Another tech start-up, Zumi, an e-commerce platform dealing with non-food commodities, has shut down after funding dried up, adding to the growing list of tech firms that have collapsed in recent months hurting Kenya's dream of becoming Africa's Silicon Savanah.

In a LinkedIn post, the firm’s co-founder and CEO William McCarren cited difficulties in fundraising that undermined sustainability saying that the move will result in at least 150 employees being laid off.

“With a heavy heart, I share the news that Zumi will be closing its doors. The current macro environment has made fundraising extremely difficult, and unfortunately, our business was not able to achieve sustainability in time to survive,” wrote McCarren.

Crunchbase records show that Zumi has since its inception in 2016 raised more than $920,000 (Sh120 million) in funding with McCarren saying the firm achieved over $20 million (Sh2.6 billion) in sales and had 5,000 customers within the period.

Zumi, which started as a women-focused digital magazine, bowed out of the media venture to pivot to e-commerce after struggling with low digital advertisement revenue.

The firm’s exit forms part of a continuing trend where promising tech startups have been on a shutting spree with most of them citing difficult market conditions as well as funding hitches.

This is now the seventh Kenyan-based tech start-up after Kune Foods, Notify Logistics, WeFarm, BRCK and Sky-Garden who closed shop in the last year, resulting in hundreds of job losses.

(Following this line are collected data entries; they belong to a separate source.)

This is an optimization exercise on Yosys and OpenROAD, whose aim is small area, a short achievable clock period and few clock cycles per item, not a production implementation. Where RTL was checked, it was by simulation tests only, not by an equivalence proof against the original. Power and IR drop assume default switching activity.

== run 1 ==
Design phase_accumulator, start of the top module:
module phase_accumulator #(
    parameter integer CONV_K = 2      
) (
    input  wire        clk,
    input  wire        rst,           
    input  wire        tick_valid,
    output wire        tick_ready,
    input  wire        cmd_valid,
    output wire        cmd_ready,
    input  wire [7:0]  cmd_op,
    input  wire [31:0] cmd_arg,
    output reg         rsp_valid,
    output reg         rsp_err,
    output reg  [31:0] rsp_data
);
    localparam [3:0] K_ZERO  = 4'd0;
    localparam [3:0] K_VALUE = 4'd1;
    localparam [3:0] K_CNT   = 4'd2;
    localparam [3:0] K_INC   = 4'd3;
    localparam [3:0] K_HALF  = 4'd4;
    localparam [3:0] K_ERR   = 4'd5;
    localparam [3:0] K_MINF  = 4'd8;    
    localparam [3:0] K_MAXF  = 4'd9;
    localparam [3:0] K_MINP  = 4'd10;
    localparam [3:0] K_MAXP  = 4'd11;
    reg [23:0] cnt;
    reg [23:0] inc;
    reg [2:0]  sel;
    reg        crdy;
    reg        trdy;
    assign cmd_ready  = crdy;
    assign tick_ready = trdy;
    wire cfire = cmd_valid & crdy;
    wire tfire = tick_valid & trdy;
    reg       d_set_inc, d_set_cnt, d_tick, d_rst_ph, d_set_wave, d_conv;
    reg [3:0] d_kind;
    always @(*) begin
        d_set_inc = 1'b0; d_set_cnt = 1'b0; d_tick = 1'b0; d_rst_ph = 1'b0;
        d_set_wave = 1'b0; d_conv = 1'b0;
        d_kind = K_ZERO;
        case (cmd_op)
            8'h01: d_set_inc  = 1'b1;
            8'h02: d_kind     = K_INC;
            8'h03: d_set_cnt  = 1'b1;
            8'h04: d_kind     = K_CNT;
            8'h05: d_tick     = 1'b1;
            8'h06: d_rst_ph   = 1'b1;
            8'h07: d_kind     = K_HALF;
            8'h10: d_kind     = K_VALUE;
            8'h11: d_set_wave = 1'b1;
            8'h20, 8'h21, 8'h22, 8'h23: d_conv = 1'b1;
  ...
Size: about 210 flip-flops, roughly 0.022 mm^2 of cells after synthesis.
Settings: LEC_CHECK=0, CAP_MARGIN=20, CORE_MARGIN=2, CORE_UTILIZATION=30, PLACE_DENSITY=0.5, SLEW_MARGIN=20, SYNTH_MEMORY_MAX_BITS=32768; clock period 12.0 ns.
run.sh (not shown) runs the stock make flow with config.mk's settings and CLKGATE_MAP_FILE= SYNTH_SCRIPT=/design/flow/synth_recipe.tcl, a recipe that flattens the netlist after the stock synthesis.
Relative to run 1, the following input files were edited for run 2:
==> flow/flow/run.sh (new file) <==
#!/bin/bash
set -euo pipefail
bash standard.sh SETUP_SLACK_MARGIN=7 finish > standard_flow.log 2>&1
==> flow/standard.sh (new file) <==
#!/bin/bash
# synth_recipe.tcl (not shown) runs the flow's synth.tcl, then flattens the netlist and writes it again
# the make line also repeats each setting of config.mk as NAME=value (left out here)
make -C /OpenROAD-flow-scripts/flow DESIGN_CONFIG=/design/flow/config.mk WORK_HOME=/design/flow/orfs CLKGATE_MAP_FILE= SYNTH_SCRIPT=/design/flow/synth_recipe.tcl "${@:-finish}"
removed: flow/run.sh
### Flow results
Run 2: PASS, flow complete, no timing, DRC or antenna violations
Run 1 finished end to end and its layout was clean on timing, DRC and antenna.
Run 2: clock group share of total power is 1.8 points lower than what run 1 reported.
Going from run 1 to run 2, final worst clock skew went down by 0.015 ns; design area went up by about 5%.
Here is what was changed in the inputs of run 3 compared with run 2.
==> flow/run.sh (new file) <==
#!/bin/bash
# synth_recipe.tcl (not shown) runs the flow's synth.tcl, then flattens the netlist and writes it again
# the make line also repeats each setting of config.mk as NAME=value (left out here)
make -C /OpenROAD-flow-scripts/flow DESIGN_CONFIG=/design/flow/config.mk WORK_HOME=/design/flow/orfs CLKGATE_MAP_FILE= SYNTH_SCRIPT=/design/flow/synth_recipe.tcl finish
-- flow/config.mk --
<<< run 2, line 12
>>> run 3, line 12
export SETUP_SLACK_MARGIN = 5
removed: flow/flow/run.sh
removed: flow/standard.sh
Findings:
Final critical-path setup slack for run 3 is lower than for run 2. Routed length per instance: run 2 vs run 3 — no meaningful difference. Looking at run 3 and run 2, the met3 usage is a wash.
For run 4, these inputs were changed with respect to run 3:
==> flow/flow/run.sh (new file) <==
#!/bin/bash
set -euo pipefail
bash standard.sh SETUP_SLACK_MARGIN=8 finish > standard_flow.log 2>&1
==> flow/standard.sh (new file) <==
#!/bin/bash
# synth_recipe.tcl (not shown) runs the flow's synth.tcl, then flattens the netlist and writes it again
# the make line also repeats each setting of config.mk as NAME=value (left out here)
make -C /OpenROAD-flow-scripts/flow DESIGN_CONFIG=/design/flow/config.mk WORK_HOME=/design/flow/orfs CLKGATE_MAP_FILE= SYNTH_SCRIPT=/design/flow/synth_recipe.tcl "${@:-finish}"
-- flow/config.mk --
<<< run 3, line 12
export SETUP_SLACK_MARGIN = 5
>>> run 4, line 12
removed: flow/run.sh
Results
- Run 4 has completed all stages; timing, DRC and antenna checks passed.
- Power, run 3 and run 4: higher on run 4
- Looking at number of buffers outside the clock class in the layout across run 3 and run 4, the one that comes out lower is run 3.
- Higher power drawn by the clock network was reported by run 3, not run 4.
- Going from run 3 to run 4, utilization went up, global-route track usage on met2 increased by 2.7 points relative to the old numbers.
- Run comparison: run 3 top routing layer in use met5; run 4 top routing layer in use met4
- Looking at critical-path cell with the highest stage delay, the sky130_fd_sc_hd__edfxtp_1 result is from run 4; the sky130_fd_sc_hd__a2111o_1 one comes from run 3.
Function was not checked in any run of this note: the RTL went through the layout flow alone.

---

Another version of the RTL of phase_accumulator (not shown whole).
For scale: roughly 3000 cells after synthesis, about 210 flip-flops, roughly 80 I/O pins, about 0.022 mm2 of cells after synthesis.
==> flow/config.mk <==
export PLATFORM = sky130hd
export DESIGN_NAME = phase_accumulator
export DESIGN_NICKNAME = phase_accumulator
export VERILOG_FILES = /design/flow/design.v
export SDC_FILE = /design/flow/constraint.sdc
export NUM_CORES = 4
export LEC_CHECK = 0
export CAP_MARGIN = 20
export CORE_MARGIN = 2
export CORE_UTILIZATION = 30
export CTS_BUF_LIST = sky130_fd_sc_hd__clkbuf_8
export PLACE_DENSITY = 0.5
export SETUP_SLACK_MARGIN = 5
export SLEW_MARGIN = 20
export SYNTH_MEMORY_MAX_BITS = 32768
==> flow/constraint.sdc <==
create_clock -name core_clock -period 12.0 [get_ports {clk}]
set_input_delay 2.4000 -clock core_clock [delete_from_list [all_inputs] [get_ports {clk}]]
set_output_delay 2.4000 -clock core_clock [all_outputs]
set_load 0.01 [all_outputs]
standard.sh (not shown) runs the stock make flow with config.mk's settings and CLKGATE_MAP_FILE= SYNTH_SCRIPT=/design/flow/synth_recipe.tcl, a recipe that flattens the netlist after the stock synthesis.
==> flow/flow/run.sh <==
#!/bin/bash
set -euo pipefail
bash standard.sh 'BUFFER_PORTS_ARGS=-buffer_cell sky130_fd_sc_hd__buf_2' SETUP_SLACK_MARGIN=7 finish > standard_flow.log 2>&1
The first run went through all stages and came out clean.
Testbench counts at the start, summed over its fixed seeds: cycles 35,587, cmds 24,000.
Change:
CTS_BUF_LIST = sky130_fd_sc_hd__clkbuf_4 sky130_fd_sc_hd__clkbuf_8   (was sky130_fd_sc_hd__clkbuf_8)
After rerunning: Cell count barely changes. Critical path depth shrinks by 6. Worst setup slack degrades by 36 ps. Core utilization is about the same. Register-to-register slack degrades by 40 ps. Global-route usage barely changes. Sequential power barely changes. Routed wire length is about the same.

-- afterwards: timing with drivers on the ports --
In the flow no input, the clock included, has a driving cell. The finished layouts below were timed again as built, in two steps.
Step 1 sets driving cells, clkbuf_16 on the clock port and buf_2 on the other inputs (assumed; they add their load-dependent delay and slew).
Step 2 times the ports against the registers' clock, not the clock port: input delays grow and output delays shrink by t, the midpoint of the rising clock arrivals with the driver on.
Three values: ideal ports, drivers, drivers and shift; two values: the first two.
run	t, ns	slack for setup (ns)	worst register clock-pin slew, ns
run 1	0.639	4.935 / 4.935 / 4.935	0.07 / 0.07
run 2	0.621	5.889 / 5.889 / 5.889	0.07 / 0.07
run 3	0.641	5.391 / 5.391 / 5.391	0.07 / 0.07
run 4	0.642	6.275 / 6.275 / 6.275	0.07 / 0.07
the first run of note 2	0.681	6.841 / 6.841 / 6.661	0.07 / 0.07
the second run of note 2	0.681	6.806 / 6.806 / 6.673	0.07 / 0.07
After both steps every run listed still meets setup and hold. The setup slack of the first run of note 2, which loses most, moves by 0.000 ns with the drivers and by -0.180 ns with both steps.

On its part, Sendy shut down its retail and supplier trading platform known as Sendy Supply and cut 20 percent of its workforce in October.

Anza Now CEO Bobby Gadhia, whose initial tech firm PC World Limited collapsed in 2016 after being in the game for 21 years, credits the rapid collapses to founders’ failure to visualise ideas that provide unique solutions to tangible problems.

“Tech is a very tricky space. Unless you have a unique solution that solves real problems, you cannot survive. People usually have emotional connections to their ideas but when you analyse closely, there is no substance to what they are offering,” says Mr Gadhia.

“Another emerging problem is that some entrepreneurs are focused on building businesses for valuation and hoping for big buyouts. The days for that kind of operational model are long gone.”

On the concerns that rogue entrepreneurs could be running a fraud syndicate scheme to milk money from donors and divert it into unintended use, Gadhia dismissed it as far-fetched asserting that “no entrepreneur would tarnish their reputation by engaging in such behaviour.”

The funding drought for startups in developing economies has revealed a lacklustre tendency by venture capitalists, especially from the developed world, to push forth investments due to fears of recession and interest hikes.

The continued bullish strengthening of the dollar against the local currency has also had devastating effects on local companies that have been competing for talent with giant multinationals such as Meta, Google and Microsoft.